# Your objective
Restate each of the lines given below, word for word.

# Collected data
+++

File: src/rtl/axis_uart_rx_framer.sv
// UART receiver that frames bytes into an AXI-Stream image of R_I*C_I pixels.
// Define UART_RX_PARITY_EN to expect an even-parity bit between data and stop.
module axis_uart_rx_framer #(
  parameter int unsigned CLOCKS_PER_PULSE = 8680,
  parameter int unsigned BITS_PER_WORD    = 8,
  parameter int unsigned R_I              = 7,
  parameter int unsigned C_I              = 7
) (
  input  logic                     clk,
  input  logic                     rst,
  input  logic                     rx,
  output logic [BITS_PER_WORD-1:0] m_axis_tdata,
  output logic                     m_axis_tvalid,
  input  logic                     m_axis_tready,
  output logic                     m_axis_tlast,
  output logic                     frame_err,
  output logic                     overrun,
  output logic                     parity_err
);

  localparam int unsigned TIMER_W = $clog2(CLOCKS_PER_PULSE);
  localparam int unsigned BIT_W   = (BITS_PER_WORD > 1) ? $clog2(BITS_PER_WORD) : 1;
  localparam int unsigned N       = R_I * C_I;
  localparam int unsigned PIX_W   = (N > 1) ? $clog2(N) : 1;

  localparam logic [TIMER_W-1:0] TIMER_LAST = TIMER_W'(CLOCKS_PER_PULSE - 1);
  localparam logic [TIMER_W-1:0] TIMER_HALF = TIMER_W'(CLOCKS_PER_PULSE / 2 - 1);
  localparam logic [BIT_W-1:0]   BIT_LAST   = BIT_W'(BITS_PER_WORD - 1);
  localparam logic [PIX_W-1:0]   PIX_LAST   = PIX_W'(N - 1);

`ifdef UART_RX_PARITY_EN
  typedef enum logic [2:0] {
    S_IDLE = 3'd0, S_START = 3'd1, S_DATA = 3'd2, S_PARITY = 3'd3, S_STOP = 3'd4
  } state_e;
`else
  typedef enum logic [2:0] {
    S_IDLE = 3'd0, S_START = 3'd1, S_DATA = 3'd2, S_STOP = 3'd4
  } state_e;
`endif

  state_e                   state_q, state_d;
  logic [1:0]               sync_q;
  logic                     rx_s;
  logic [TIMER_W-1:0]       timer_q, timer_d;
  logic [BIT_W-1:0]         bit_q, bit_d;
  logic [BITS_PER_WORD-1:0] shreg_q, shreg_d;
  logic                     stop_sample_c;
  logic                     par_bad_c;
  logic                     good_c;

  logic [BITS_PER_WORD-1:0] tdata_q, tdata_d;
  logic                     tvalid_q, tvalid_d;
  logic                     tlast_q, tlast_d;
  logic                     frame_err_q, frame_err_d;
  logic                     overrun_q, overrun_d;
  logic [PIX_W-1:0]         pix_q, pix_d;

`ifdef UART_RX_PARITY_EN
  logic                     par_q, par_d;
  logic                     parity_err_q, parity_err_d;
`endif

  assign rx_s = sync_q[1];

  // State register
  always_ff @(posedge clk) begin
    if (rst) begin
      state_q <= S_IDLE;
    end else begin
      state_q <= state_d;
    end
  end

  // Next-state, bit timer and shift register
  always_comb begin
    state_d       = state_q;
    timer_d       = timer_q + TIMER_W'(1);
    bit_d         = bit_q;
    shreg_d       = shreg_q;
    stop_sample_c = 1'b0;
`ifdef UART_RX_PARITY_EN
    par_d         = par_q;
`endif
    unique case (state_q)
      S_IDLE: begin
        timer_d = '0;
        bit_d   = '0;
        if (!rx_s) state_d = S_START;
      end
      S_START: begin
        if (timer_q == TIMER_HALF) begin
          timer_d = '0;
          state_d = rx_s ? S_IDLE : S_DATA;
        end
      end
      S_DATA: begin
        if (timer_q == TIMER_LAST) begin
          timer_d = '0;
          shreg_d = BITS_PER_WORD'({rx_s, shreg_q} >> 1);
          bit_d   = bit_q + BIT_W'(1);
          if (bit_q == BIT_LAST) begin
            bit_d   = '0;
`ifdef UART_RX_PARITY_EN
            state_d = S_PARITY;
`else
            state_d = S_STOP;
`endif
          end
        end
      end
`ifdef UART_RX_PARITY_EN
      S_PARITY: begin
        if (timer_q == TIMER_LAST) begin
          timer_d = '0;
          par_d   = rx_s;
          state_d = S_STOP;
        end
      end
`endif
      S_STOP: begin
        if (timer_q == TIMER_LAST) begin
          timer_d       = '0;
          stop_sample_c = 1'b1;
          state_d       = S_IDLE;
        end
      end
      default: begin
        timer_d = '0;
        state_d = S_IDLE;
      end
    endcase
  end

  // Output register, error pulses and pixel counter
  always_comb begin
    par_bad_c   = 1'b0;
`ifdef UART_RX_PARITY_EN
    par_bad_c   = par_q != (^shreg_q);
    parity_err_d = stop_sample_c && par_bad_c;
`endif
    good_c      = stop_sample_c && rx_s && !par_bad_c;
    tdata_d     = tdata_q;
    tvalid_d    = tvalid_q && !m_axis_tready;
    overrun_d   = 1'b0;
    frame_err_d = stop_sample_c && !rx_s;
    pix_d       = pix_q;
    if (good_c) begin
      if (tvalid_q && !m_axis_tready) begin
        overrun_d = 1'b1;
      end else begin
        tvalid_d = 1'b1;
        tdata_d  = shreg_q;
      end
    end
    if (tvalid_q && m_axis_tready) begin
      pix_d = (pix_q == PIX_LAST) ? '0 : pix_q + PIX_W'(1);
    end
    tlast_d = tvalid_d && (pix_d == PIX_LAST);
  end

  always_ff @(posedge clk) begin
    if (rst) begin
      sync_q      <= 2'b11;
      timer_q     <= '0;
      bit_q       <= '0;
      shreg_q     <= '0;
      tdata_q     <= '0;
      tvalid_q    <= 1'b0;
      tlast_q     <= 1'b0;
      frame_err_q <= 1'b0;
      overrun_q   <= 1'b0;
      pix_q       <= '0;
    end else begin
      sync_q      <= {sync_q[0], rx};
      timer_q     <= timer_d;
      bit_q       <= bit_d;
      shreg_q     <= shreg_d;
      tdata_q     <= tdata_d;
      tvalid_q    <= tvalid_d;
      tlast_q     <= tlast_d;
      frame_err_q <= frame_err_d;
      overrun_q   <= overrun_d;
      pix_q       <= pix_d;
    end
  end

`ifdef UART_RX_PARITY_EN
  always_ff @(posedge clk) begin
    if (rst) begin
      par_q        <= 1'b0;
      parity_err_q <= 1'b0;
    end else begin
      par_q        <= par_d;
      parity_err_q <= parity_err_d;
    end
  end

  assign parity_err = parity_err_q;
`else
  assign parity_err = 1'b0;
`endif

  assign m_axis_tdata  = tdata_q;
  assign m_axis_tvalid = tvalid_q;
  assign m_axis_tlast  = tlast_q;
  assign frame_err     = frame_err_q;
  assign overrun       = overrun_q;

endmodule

+++

# Reply to the exercise
File: src/rtl/axis_uart_rx_framer.sv
// UART receiver that frames bytes into an AXI-Stream image of R_I*C_I pixels.
// Define UART_RX_PARITY_EN to expect an even-parity bit between data and stop.
module axis_uart_rx_framer #(
  parameter int unsigned CLOCKS_PER_PULSE = 8680,
  parameter int unsigned BITS_PER_WORD    = 8,
  parameter int unsigned R_I              = 7,
  parameter int unsigned C_I              = 7
) (
  input  logic                     clk,
  input  logic                     rst,
  input  logic                     rx,
  output logic [BITS_PER_WORD-1:0] m_axis_tdata,
  output logic                     m_axis_tvalid,
  input  logic                     m_axis_tready,
  output logic                     m_axis_tlast,
  output logic                     frame_err,
  output logic                     overrun,
  output logic                     parity_err
);

  localparam int unsigned TIMER_W = $clog2(CLOCKS_PER_PULSE);
  localparam int unsigned BIT_W   = (BITS_PER_WORD > 1) ? $clog2(BITS_PER_WORD) : 1;
  localparam int unsigned N       = R_I * C_I;
  localparam int unsigned PIX_W   = (N > 1) ? $clog2(N) : 1;

  localparam logic [TIMER_W-1:0] TIMER_LAST = TIMER_W'(CLOCKS_PER_PULSE - 1);
  localparam logic [TIMER_W-1:0] TIMER_HALF = TIMER_W'(CLOCKS_PER_PULSE / 2 - 1);
  localparam logic [BIT_W-1:0]   BIT_LAST   = BIT_W'(BITS_PER_WORD - 1);
  localparam logic [PIX_W-1:0]   PIX_LAST   = PIX_W'(N - 1);

`ifdef UART_RX_PARITY_EN
  typedef enum logic [2:0] {
    S_IDLE = 3'd0, S_START = 3'd1, S_DATA = 3'd2, S_PARITY = 3'd3, S_STOP = 3'd4
  } state_e;
`else
  typedef enum logic [2:0] {
    S_IDLE = 3'd0, S_START = 3'd1, S_DATA = 3'd2, S_STOP = 3'd4
  } state_e;
`endif

  state_e                   state_q, state_d;
  logic [1:0]               sync_q;
  logic                     rx_s;
  logic [TIMER_W-1:0]       timer_q, timer_d;
  logic [BIT_W-1:0]         bit_q, bit_d;
  logic [BITS_PER_WORD-1:0] shreg_q, shreg_d;
  logic                     stop_sample_c;
  logic                     par_bad_c;
  logic                     good_c;

  logic [BITS_PER_WORD-1:0] tdata_q, tdata_d;
  logic                     tvalid_q, tvalid_d;
  logic                     tlast_q, tlast_d;
  logic                     frame_err_q, frame_err_d;
  logic                     overrun_q, overrun_d;
  logic [PIX_W-1:0]         pix_q, pix_d;

`ifdef UART_RX_PARITY_EN
  logic                     par_q, par_d;
  logic                     parity_err_q, parity_err_d;
`endif

  assign rx_s = sync_q[1];

  // State register
  always_ff @(posedge clk) begin
    if (rst) begin
      state_q <= S_IDLE;
    end else begin
      state_q <= state_d;
    end
  end

  // Next-state, bit timer and shift register
  always_comb begin
    state_d       = state_q;
    timer_d       = timer_q + TIMER_W'(1);
    bit_d         = bit_q;
    shreg_d       = shreg_q;
    stop_sample_c = 1'b0;
`ifdef UART_RX_PARITY_EN
    par_d         = par_q;
`endif
    unique case (state_q)
      S_IDLE: begin
        timer_d = '0;
        bit_d   = '0;
        if (!rx_s) state_d = S_START;
      end
      S_START: begin
        if (timer_q == TIMER_HALF) begin
          timer_d = '0;
          state_d = rx_s ? S_IDLE : S_DATA;
        end
      end
      S_DATA: begin
        if (timer_q == TIMER_LAST) begin
          timer_d = '0;
          shreg_d = BITS_PER_WORD'({rx_s, shreg_q} >> 1);
          bit_d   = bit_q + BIT_W'(1);
          if (bit_q == BIT_LAST) begin
            bit_d   = '0;
`ifdef UART_RX_PARITY_EN
            state_d = S_PARITY;
`else
            state_d = S_STOP;
`endif
          end
        end
      end
`ifdef UART_RX_PARITY_EN
      S_PARITY: begin
        if (timer_q == TIMER_LAST) begin
          timer_d = '0;
          par_d   = rx_s;
          state_d = S_STOP;
        end
      end
`endif
      S_STOP: begin
        if (timer_q == TIMER_LAST) begin
          timer_d       = '0;
          stop_sample_c = 1'b1;
          state_d       = S_IDLE;
        end
      end
      default: begin
        timer_d = '0;
        state_d = S_IDLE;
      end
    endcase
  end

  // Output register, error pulses and pixel counter
  always_comb begin
    par_bad_c   = 1'b0;
`ifdef UART_RX_PARITY_EN
    par_bad_c   = par_q != (^shreg_q);
    parity_err_d = stop_sample_c && par_bad_c;
`endif
    good_c      = stop_sample_c && rx_s && !par_bad_c;
    tdata_d     = tdata_q;
    tvalid_d    = tvalid_q && !m_axis_tready;
    overrun_d   = 1'b0;
    frame_err_d = stop_sample_c && !rx_s;
    pix_d       = pix_q;
    if (good_c) begin
      if (tvalid_q && !m_axis_tready) begin
        overrun_d = 1'b1;
      end else begin
        tvalid_d = 1'b1;
        tdata_d  = shreg_q;
      end
    end
    if (tvalid_q && m_axis_tready) begin
      pix_d = (pix_q == PIX_LAST) ? '0 : pix_q + PIX_W'(1);
    end
    tlast_d = tvalid_d && (pix_d == PIX_LAST);
  end

  always_ff @(posedge clk) begin
    if (rst) begin
      sync_q      <= 2'b11;
      timer_q     <= '0;
      bit_q       <= '0;
      shreg_q     <= '0;
      tdata_q     <= '0;
      tvalid_q    <= 1'b0;
      tlast_q     <= 1'b0;
      frame_err_q <= 1'b0;
      overrun_q   <= 1'b0;
      pix_q       <= '0;
    end else begin
      sync_q      <= {sync_q[0], rx};
      timer_q     <= timer_d;
      bit_q       <= bit_d;
      shreg_q     <= shreg_d;
      tdata_q     <= tdata_d;
      tvalid_q    <= tvalid_d;
      tlast_q     <= tlast_d;
      frame_err_q <= frame_err_d;
      overrun_q   <= overrun_d;
      pix_q       <= pix_d;
    end
  end

`ifdef UART_RX_PARITY_EN
  always_ff @(posedge clk) begin
    if (rst) begin
      par_q        <= 1'b0;
      parity_err_q <= 1'b0;
    end else begin
      par_q        <= par_d;
      parity_err_q <= parity_err_d;
    end
  end

  assign parity_err = parity_err_q;
`else
  assign parity_err = 1'b0;
`endif

  assign m_axis_tdata  = tdata_q;
  assign m_axis_tvalid = tvalid_q;
  assign m_axis_tlast  = tlast_q;
  assign frame_err     = frame_err_q;
  assign overrun       = overrun_q;

endmodule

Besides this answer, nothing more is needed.